In traditional audio captioning methods, a model is usually trained in a fully supervised manner using a human-annotated dataset containing audio-text pairs and then evaluated on the test sets from the same dataset. Such methods have two limitations. First, these methods are often data-hungry and require time-consuming and expensive human annotations to obtain audio-text pairs. Second, these models often suffer from performance degradation in cross-domain scenarios, i.e., when the input audio comes from a different domain than the training set, which, however, has received little attention. We propose an effective audio captioning method based on the contrastive language-audio pre-training (CLAP) model to address these issues.

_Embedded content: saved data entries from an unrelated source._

This design comes from an exercise in tuning for small area on the open sky130 flow, not from production work. Function was checked by simulation only, so behaviour that the tests miss may differ from the original. Power figures rest on the tool's default switching activity, not on a simulated workload.

==> design/flow/design.v <==
module sdm_cic_decim #(
    parameter int unsigned CH         = 4,
    parameter int unsigned ORDER      = 4,
    parameter int unsigned DECIM_LOG2 = 6,
    parameter int unsigned OUT_W      = 16
) (
    input  logic                  clk,
    input  logic                  rst,
    input  logic                  sync_clr,
    input  logic                  valid_in,
    input  logic [CH-1:0]         din,
    output logic                  dout_valid,
    input  logic                  dout_ready,
    output logic [CH*OUT_W-1:0]   dout,
    output logic                  overrun
);
    localparam int unsigned ACC_W  = ORDER * DECIM_LOG2 + 1;
    localparam int unsigned INT_W  = ACC_W + 1;
    localparam int unsigned SHIFT  = ACC_W - OUT_W;
    localparam int unsigned WARM_W = $clog2(ORDER + 1);
    localparam logic [DECIM_LOG2-1:0]   CNT_LAST  = '1;
    localparam logic [WARM_W-1:0]       WARM_DONE = WARM_W'(ORDER);
    localparam logic [INT_W-1:0]        SAMP_POS  = INT_W'(1);
    localparam logic [INT_W-1:0]        SAMP_NEG  = '1;
    localparam logic signed [INT_W-1:0] SAT_MAX   = INT_W'((64'd1 << (OUT_W - 1)) - 64'd1);
    localparam logic signed [INT_W-1:0] SAT_MIN   = ~SAT_MAX;
    logic [INT_W-1:0]      r_int [CH][ORDER];
    logic [INT_W-1:0]      r_cmb [CH][ORDER+1];
    logic [INT_W-1:0]      r_dly [CH][ORDER];
    logic [ORDER:0]        r_cv;
    logic [ORDER:0]        r_ct;
    logic [DECIM_LOG2-1:0] r_dcnt;
    logic [WARM_W-1:0]     r_warm;
    logic                  w_cap;
    logic signed [INT_W-1:0] w_sh;
    logic [CH*OUT_W-1:0]   w_res;
    assign w_cap = valid_in && (r_dcnt == CNT_LAST);
    always_ff @(posedge clk or posedge rst) begin
        if (rst) begin
            r_dcnt <= '0;
            for (int unsigned c = 0; c < CH; c++)
                for (int unsigned k = 0; k < ORDER; k++)
                    r_int[c][k] <= '0;
        end else if (sync_clr) begin
            r_dcnt <= '0;
            for (int unsigned c = 0; c < CH; c++)
                for (int unsigned k = 0; k < ORDER; k++)
                    r_int[c][k] <= '0;
        end else if (valid_in) begin
            r_dcnt <= r_dcnt + 1'b1;
            for (int unsigned c = 0; c < CH; c++) begin
                r_int[c][0] <= r_int[c][0] + (din[c] ? SAMP_POS : SAMP_NEG);
                for (int unsigned k = 1; k < ORDER; k++)
                    r_int[c][k] <= r_int[c][k] + r_int[c][k-1];
            end
        end
    end
    always_ff @(posedge clk or posedge rst) begin
        if (rst) begin
            r_cv   <= '0;
            r_ct   <= '0;
            r_warm <= '0;
            for (int unsigned c = 0; c < CH; c++) begin
                for (int unsigned j = 0; j <= ORDER; j++) r_cmb[c][j] <= '0;
                for (int unsigned j = 0; j < ORDER; j++)  r_dly[c][j] <= '0;
            end
        end else if (sync_clr) begin
            r_cv   <= '0;
            r_ct   <= '0;
            r_warm <= '0;
            for (int unsigned c = 0; c < CH; c++) begin
                for (int unsigned j = 0; j <= ORDER; j++) r_cmb[c][j] <= '0;
                for (int unsigned j = 0; j < ORDER; j++)  r_dly[c][j] <= '0;
            end
        end else begin
            r_cv[0] <= w_cap;
            r_ct[0] <= w_cap && (r_warm == WARM_DONE);
            if (w_cap) begin
                if (r_warm != WARM_DONE) r_warm <= r_warm + 1'b1;
                for (int unsigned c = 0; c < CH; c++)
                    r_cmb[c][0] <= r_int[c][ORDER-1];
            end
            for (int unsigned j = 1; j <= ORDER; j++) begin
                r_cv[j] <= r_cv[j-1];
                r_ct[j] <= r_ct[j-1];
                if (r_cv[j-1]) begin
                    for (int unsigned c = 0; c < CH; c++) begin
                        r_cmb[c][j]   <= r_cmb[c][j-1] - r_dly[c][j-1];
                        r_dly[c][j-1] <= r_cmb[c][j-1];
                    end
                end
            end
        end
    end
    always_comb begin
        w_res = '0;
        w_sh  = '0;
        for (int unsigned c = 0; c < CH; c++) begin
            w_sh = $signed(r_cmb[c][ORDER]) >>> SHIFT;
            if (w_sh > SAT_MAX)
                w_res[c*OUT_W +: OUT_W] = OUT_W'(SAT_MAX);
            else if (w_sh < SAT_MIN)
                w_res[c*OUT_W +: OUT_W] = OUT_W'(SAT_MIN);
            else
                w_res[c*OUT_W +: OUT_W] = OUT_W'(w_sh);
        end
    end
    always_ff @(posedge clk or posedge rst) begin
        if (rst) begin
            dout_valid <= 1'b0;
            dout       <= '0;
            overrun    <= 1'b0;
        end else if (sync_clr) begin
            dout_valid <= 1'b0;
            dout       <= '0;
            overrun    <= 1'b0;
        end else if (r_cv[ORDER] && r_ct[ORDER]) begin
            dout       <= w_res;
            dout_valid <= 1'b1;
            if (dout_valid && !dout_ready) overrun <= 1'b1;
        end else if (dout_ready) begin
            dout_valid <= 1'b0;
        end
    end
endmodule
==> design/flow/run.sh <==
#!/bin/bash
# synth_recipe.tcl (not shown) runs the flow's synth.tcl, then flattens the netlist and writes it again
# the make line also repeats each setting of config.mk as NAME=value (left out here)
make -C /OpenROAD-flow-scripts/flow DESIGN_CONFIG=/design/flow/config.mk WORK_HOME=/design/flow/orfs CLKGATE_MAP_FILE= SYNTH_SCRIPT=/design/flow/synth_recipe.tcl finish
==> design/flow/config.mk <==
export PLATFORM = sky130hd
export DESIGN_NAME = sdm_cic_decim
export DESIGN_NICKNAME = sdm_cic_decim
export VERILOG_FILES = /design/flow/design.v
export SDC_FILE = /design/flow/constraint.sdc
export NUM_CORES = 4
export LEC_CHECK = 0
export CAP_MARGIN = 20
export CORE_MARGIN = 2
export CORE_UTILIZATION = 40
export SLEW_MARGIN = 20
==> design/flow/constraint.sdc <==
create_clock -name core_clock -period 10.0 [get_ports {clk}]
set_input_delay 2.0000 -clock core_clock [delete_from_list [all_inputs] [get_ports {clk}]]
set_output_delay 2.0000 -clock core_clock [all_outputs]
set_load 0.01 [all_outputs]
==> run summary <==
-- routing by layer --
layer / vias up / share of wire / GRT usage
met1: 31700 / 0.52 / 0.252
met3: 234 / 0.027 / 0.0201
li1: 35100 / - / -
met4: 0 / 0.019 / 0.0398
met5: - / 0 / 0
met2: 769 / 0.43 / 0.265
-- layout by cell type, fill, tap and decap left out, types with 69 or more instances in the layout --
master           instances
nor3_1                 166
nor2b_1                109
xnor2_1                374
xor2_1                 243
clkbuf_16              159
dfrtp_1               1397
a211oi_1               116
inv_1                  620
o21ai_1                253
ha_1                   795
nor2_1                1272
a21o_1                 300
o21ai_0                323
nand2_1                857
nand3_1                143
a21oi_1                773
clkdlybuf4s50_1         72
nand2b_1               109
o21a_1                  90
and3_1                  69
a31oi_1                 96
mux2i_1                688
o21bai_1                83
-- through the flow --
stage | std cells | setup slack [ns] | instance area [sq um] | util | power, W
global route | 13100 | 4.74 | 99900 | 0.444 | 0.0149
floorplan | 10000 | -11.39 | 90500 | - | 0.00769
finish | 13100 | 4.96 | 99900 | 0.444 | 0.0142
CTS | 13100 | 5.03 | 99900 | 0.444 | 0.0144
detailed placement | 12800 | 4.15 | 94300 | 0.419 | 0.00812
global placement | 12800 | 4.13 | 94300 | 0.419 | 0.00807
-- flip-flops by register name, indices dropped and copies added (netlist names) --
register    count
r_dly         416
dout_valid      1
r_ct            5
r_int         416
dout           64
r_dcnt          6
r_cmb         484
r_warm          3
overrun         1
r_cv            5
-- layout make-up --
cell class                 count  area, sq um  area share
multi-input combinational   7613        51800       0.518
sequential                  1401        35100       0.351
clock buffer                 216         4480      0.0449
tap                         2992         3740      0.0375
inverter                     630         2370      0.0237
timing repair buffer         139         1410      0.0141
clock inverter                72         1090      0.0109
-- synth_stat cells (15+ instances only) --
master,n,area share
a211o_1,25,0.0024
a211oi_1,116,0.0096
a21boi_1,21,0.0017
a21o_1,300,0.025
a21oi_1,774,0.043
a221o_1,18,0.0020
a22o_1,48,0.0046
a311oi_1,18,0.0017
a31o_2,15,0.0015
a31oi_1,96,0.0066
a32o_1,20,0.0022
a41oi_1,20,0.0019
and2_1,35,0.0024
and3_1,70,0.0048
and4_1,15,0.0015
buf_1,54,0.0022
clkbuf_1,311,0.013
dfrtp_1,1401,0.39
fa_1,28,0.0062
ha_1,795,0.11
inv_1,624,0.026
mux2i_1,688,0.076
nand2_1,858,0.036
nand2b_1,109,0.0075
nand3_1,144,0.0080
nand3b_1,35,0.0029
nand4_1,53,0.0037
nor2_1,1279,0.053
nor2b_1,110,0.0076
nor3_1,166,0.0092
nor3b_1,16,0.0013
o211ai_1,29,0.0024
o21a_1,90,0.0075
o21ai_0,326,0.018
o21ai_1,250,0.014
o21bai_1,83,0.0069
o22ai_1,19,0.0013
o31ai_1,41,0.0034
or2_2,15,0.0010
or3_1,65,0.0045
xnor2_1,374,0.036
xor2_1,243,0.024
-- worst paths after layout --
| path | slack, ns | from | cells after the start | endpoint |
|---|---|---|---|---|
| max | 4.96 | din[2] | 14 | r_int[8][24]$_DFFE_PP0P_ |
| max in group asynchronous | 6.42 | rst | 5 | r_dly[15][2]$_DFFE_PP0P_ |
| min reg2reg | 0.46 | r_ct[1]$_DFF_PP0_ | 1 | r_ct[2]$_DFF_PP0_ |
| min | 0.46 | r_ct[1]$_DFF_PP0_ | 1 | r_ct[2]$_DFF_PP0_ |
| max reg2reg | 6.08 | r_int[8][0]$_DFFE_PP0P_ | 13 | r_int[9][22]$_DFFE_PP0P_ |
| min in group asynchronous | 1.66 | rst | 2 | r_cmb[3][0]$_DFFE_PP0P_ |
-- where the power goes --
group / internal (W) / total [W] / switching, W
Combinational: 0.000792 / 0.00195 / 0.00116
Clock: 0.00369 / 0.00614 / 0.00245
Sequential: 0.00585 / 0.00607 / 0.000221
-- cell families (layout without fill, tap and decap cells) --
family                     Yosys count  in the layout  share of synthesized area
DFF                               1401           1401                      0.387
AOI/OAI and AO/OA                 2462           2462                      0.171
muxes                              693            693                     0.0767
xor gates and xnor gates           617            617                     0.0597
and+or+nand+nor                   3018           3018                      0.147
adders and majority gates          823            823                      0.116
buffers and inverters              995           1057                     0.0413
-- worst max-delay path: stages --
cell             delay, ns
clkdlybuf4s50_1       0.52
inv_1                 0.06
buf_4                 0.24
fa_1                  0.49
a21oi_1               0.21
o21ai_1               0.10
a2111oi_1             0.57
or3_1                 0.24
a41oi_1               0.19
a221o_1               0.39
a41oi_1               0.31
a21oi_1               0.12
xnor2_1               0.16
o21ai_1               0.07
==> impl_metrics.prom <==
# TYPE chip_impl_metric gauge
chip_impl_metric{name="post_route_hold_slack",unit="ns"} 0.464
chip_impl_metric{name="synth-seq-cells",unit=""} 1401
chip_impl_metric{name="synthesis.yosys.warnings",unit=""} 4
chip_impl_metric{name="htree_levels",unit=""} 4
chip_impl_metric{name="yosysSeqAreaShare",unit=""} 0.387
chip_impl_metric{name="gp_congestion",unit=""} 0.851
chip_impl_metric{name="number_of_enable_type_register_cells_in_the_synthesized_netlist",unit=""} 0
chip_impl_metric{name="num-nets-final",unit=""} 10800
chip_impl_metric{name="grt_antenna_before_repair",unit=""} 0
chip_impl_metric{name="clock_tree.buffer_depth",unit=""} 3
chip_impl_metric{name="avgSynthCellArea",unit="sq um"} 9.04
chip_impl_info{name="critical_path.endpoint_type",value="register"} 1
chip_impl_metric{name="cp.arrival",unit="ns"} 5.70
chip_impl_metric{name="fillCellCount",unit=""} 21500
chip_impl_metric{name="number_of_standard_cells_after_synthesis",unit=""} 10000
chip_impl_metric{name="drt_pre_antenna_iters",unit=""} 5
chip_impl_metric{name="syn_nets",unit=""} 10800
chip_impl_metric{name="floorplan.die.height",unit="um"} 480
chip_impl_info{name="critPathLaunchType",value="primary input"} 1
chip_impl_metric{name="via_per_inst",unit=""} 5.19
chip_impl_metric{name="num_io_pins",unit=""} 75
chip_impl_metric{name="crit_required",unit="ns"} 10.66
chip_impl_metric{name="cts_hold_buf",unit=""} 0
chip_impl_metric{name="start_util",unit=""} 0.402
chip_impl_metric{name="static-leakage-power",unit="nW"} 45.6
chip_impl_info{name="result_of_the_run",value="finished clean"} 1
chip_impl_info{name="root_buffer",value="clkbuf_16"} 1
chip_impl_metric{name="timing.critical_path.fanout_max",unit=""} 26
chip_impl_info{name="cts_tree",value="built"} 1
chip_impl_metric{name="route.vias.total",unit=""} 67800
chip_impl_metric{name="period_minus_slack",unit="ns"} 5.04
chip_impl_metric{name="cts-resized-gates",unit=""} 0
chip_impl_metric{name="pwr_density_cell",unit="nW/um^2"} 142
chip_impl_metric{name="maxSlewViolCount",unit=""} 0
chip_impl_metric{name="tightest_slew",unit="ns"} 1.05
chip_impl_metric{name="irDropWorstVdd",unit="uV"} 151
chip_impl_metric{name="routed_wire_length_per_instance",unit="um"} 15.0
chip_impl_metric{name="synth_area",unit="sq um"} 90500
chip_impl_metric{name="grt_util_all_layers",unit=""} 0.170
chip_impl_metric{name="asyncSetResetFlopFracSynth",unit=""} 1.00
chip_impl_metric{name="pin_count_of_the_biggest_net_entering_global_routing",unit=""} 210
chip_impl_metric{name="drt.antenna.violating_nets",unit=""} 0
chip_impl_info{name="post_synth_top_flop",value="dfrtp_1"} 1
chip_impl_metric{name="clkSinkCount",unit=""} 1401
chip_impl_info{name="grt_setup_unrepaired",value="false"} 1
chip_impl_metric{name="cts_setup_buffers",unit=""} 0
chip_impl_metric{name="max_freq",unit="MHz"} 198
chip_impl_metric{name="detailed_place_hpwl",unit="mm"} 139
chip_impl_metric{name="first_global_vias",unit=""} 66300
chip_impl_info{name="timing.hold.worst.class",value="reg2reg"} 1
chip_impl_metric{name="layout_worst_path_cycle_share",unit=""} 0.504
chip_impl_metric{name="clock_skew",unit="ns"} 0.0278
chip_impl_metric{name="number_of_drc_markers_after_the_initial_detailed_route_iteration",unit=""} 3927
chip_impl_metric{name="cts_inserted_buffers",unit=""} 158
chip_impl_metric{name="die_outline_area",unit="sq um"} 230000
chip_impl_metric{name="clock_latency",unit="ns"} 0.81
chip_impl_metric{name="areaGrowthSynthToFinish",unit="%"} 10.4
chip_impl_metric{name="synth_cell_type_count",unit=""} 95
chip_impl_metric{name="tns",unit="ns"} 0
chip_impl_metric{name="setup_viol",unit=""} 0
chip_impl_metric{name="layout-drive-gt1-share",unit=""} 0.0402
chip_impl_metric{name="slew_headroom",unit=""} 0.298
chip_impl_metric{name="finalWirelength",unit="mm"} 196
chip_impl_metric{name="hold_violations",unit=""} 0
chip_impl_metric{name="antenna_cells_inserted",unit=""} 0
chip_impl_metric{name="cts.reportedPaths.clkPinSlew",unit="ns"} 0.06
chip_impl_metric{name="grt_remaining_overflow",unit=""} 0
chip_impl_metric{name="maxCapViolCount",unit=""} 0
chip_impl_metric{name="port-buffer-count",unit=""} 74
chip_impl_info{name="critical_path_class",value="in2reg"} 1
chip_impl_metric{name="floorplan.rows",unit=""} 174
chip_impl_metric{name="core_area",unit="sq um"} 225000
chip_impl_metric{name="grt_pass1_wl",unit="mm"} 337
chip_impl_metric{name="floorplan.die.width",unit="um"} 480
chip_impl_metric{name="route.detailed.drc",unit=""} 0

-- what the ideal ports hide --
How much do the figures lean on ideal ports? The routed layout below was timed once more, with nothing changed but the port constraints.
Step 1: set_driving_cell puts a clkbuf_16 on clk and a buf_2 on each other input, an assumption about the parent block.
Step 2 moves the port delays by t, midway between the first and last clock arrival at a register: inputs arrive t later, outputs are due t later. That takes back most of the time a late clock gives input paths.
Three values: ideal, step 1, step 2; two values: the first two.
t, ns: 0.888
setup slack, ns: 4.962 / 4.998 / 4.110
worst register clock-pin slew, ns: 0.06 / 0.06
After both steps this run still meets setup and hold. The setup slack of this run moves by +0.036 ns with the drivers and by -0.852 ns with both steps.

Our proposed method requires only textual data for training, enabling the model to generate text from the textual feature in the cross-modal semantic space.In the inference stage, the model generates the descriptive text for the given audio from the audio feature by leveraging the audio-text alignment from CLAP.We devise two strategies to mitigate the discrepancy between text and audio embeddings: a mixed-augmentation-based soft prompt and a retrieval-based acoustic-aware hard prompt. These approaches are designed to enhance the generalization performance of our proposed model, facilitating the model to generate captions more robustly and accurately. Extensive experiments on AudioCaps and Clotho benchmarks show the effectiveness of our proposed method, which outperforms other zero-shot audio captioning approaches for in-domain scenarios and outperforms the compared methods for cross-domain scenarios, underscoring the generalization ability of our method.
Paper Structure (30 sections, 4 equations, 2 figures, 14 tables)

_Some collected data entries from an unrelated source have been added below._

This design comes from an exercise in tuning for small area, a short achievable clock period and few clock cycles per item on the open sky130 flow, not from production work. RTL that was checked went through simulation tests only; none was proved equivalent to the original. Power and IR drop assume default switching activity.

## axi_wr_slave
module axi_wr_slave (
    input  wire logic                  clk,
    input  wire logic                  rst_n,
    input  wire axi_wr_pkg::aw_cmd_t   aw,
    input  wire logic                  aw_valid,
    output logic                       aw_ready,
    input  wire axi_wr_pkg::w_beat_t   w,
    input  wire logic                  w_valid,
    output logic                       w_ready,
    output axi_wr_pkg::b_resp_t        b,
    output logic                       b_valid,
    input  wire logic                  b_ready,
    output axi_wr_pkg::mem_wr_t        mem,
    output logic                       mem_we,
    input  wire logic                  mem_ready
);
export LEC_CHECK = 0
export CAP_MARGIN = 20
export CORE_MARGIN = 2
export CORE_UTILIZATION = 40
export SETUP_SLACK_MARGIN = 2.5
export SLEW_MARGIN = 20
create_clock -name core_clock -period 5.5 [get_ports {clk}]
standard.sh (not shown) runs the stock make flow with config.mk's settings and CLKGATE_MAP_FILE= SYNTH_SCRIPT=/design/flow/synth_recipe.tcl, a recipe that flattens the netlist after the stock synthesis.
==> flow/flow/run.sh <==
#!/bin/bash
export BUFFER_PORTS_ARGS="-buffer_cell sky130_fd_sc_hd__buf_2"
bash standard.sh > standard.log 2>&1
Rerun with:
==> flow/flow/run.sh (replaced) <==
#!/bin/bash
export BUFFER_PORTS_ARGS="-buffer_cell sky130_fd_sc_hd__buf_1"
bash standard.sh > standard.log 2>&1
--- a/flow/config.mk
+++ b/flow/config.mk
@@ -7,2 +7,3 @@
 export LEC_CHECK = 0
+export ABC_AREA = 1
 export CAP_MARGIN = 20
Clock power is lower by about 4%.
First-iteration DRC count is higher by 110%.
Design area is lower by about 5%.
Utilization is lower by 2.3 points.
Worst setup slack is better by 21 ps.
Clock-buffer cell count stays the same.
Die area is higher by 0.80%.
Cell count is higher by 16%.
Sequential power is lower by about 11%.
Fmax is higher by about 0.7%.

This paper contains 30 sections, 4 equations, 2 figures, 14 tables.

Figures (2)

  • Figure 1: (a) The structure of the CLAP model. Through contrast learning, CLAP maps the audio and text into the same semantic space. Grey triangles and pentagons represent audio and text embeddings, respectively. (b) The structure of the base zero-shot audio captioning model, where a language decoder is trained for text reconstruction using text data based on the CLAP text encoder. The CLAP audio encoder is combined with the language decoder to generate captions during inference.

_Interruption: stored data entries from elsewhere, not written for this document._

Background: an optimization exercise with open tools, aiming at small area and a short achievable clock period. Do not read the settings as production practice. Function was checked by simulation only, so behaviour that the tests miss may differ from the original.

==> design/flow/config.mk <==
export PLATFORM = sky130hd
export DESIGN_NAME = pst_brain_core
export DESIGN_NICKNAME = pst_brain_core
export VERILOG_FILES = /design/flow/design.v
export SDC_FILE = /design/flow/constraint.sdc
export NUM_CORES = 4
export LEC_CHECK = 0
export CAP_MARGIN = 20
export CORE_MARGIN = 2
export CORE_UTILIZATION = 40
export SLEW_MARGIN = 20
==> design/flow/run.sh <==
#!/bin/bash
# synth_recipe.tcl (not shown) runs the flow's synth.tcl, then flattens the netlist and writes it again
# the make line also repeats each setting of config.mk as NAME=value (left out here)
make -C /OpenROAD-flow-scripts/flow DESIGN_CONFIG=/design/flow/config.mk WORK_HOME=/design/flow/orfs CLKGATE_MAP_FILE= SYNTH_SCRIPT=/design/flow/synth_recipe.tcl finish
==> design/flow/constraint.sdc <==
create_clock -name core_clock -period 40.0 [get_ports {clk}]
set_input_delay 8.0000 -clock core_clock [delete_from_list [all_inputs] [get_ports {clk}]]
set_output_delay 8.0000 -clock core_clock [all_outputs]
set_load 0.01 [all_outputs]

  • Figure 2: The overall architecture of our proposed method. Specifically, in the training stage, we reconstruct the input text based on acoustic-aware prompts and soft prompts with only textual data, so training does not require any paired data. During inference, we replace the CLAP text encoder $f_{clap}^{Text}(\cdot)$ with the CLAP audio encoder $f_{clap}^{Audio}(\cdot)$ to generate the descriptive text of the input audio.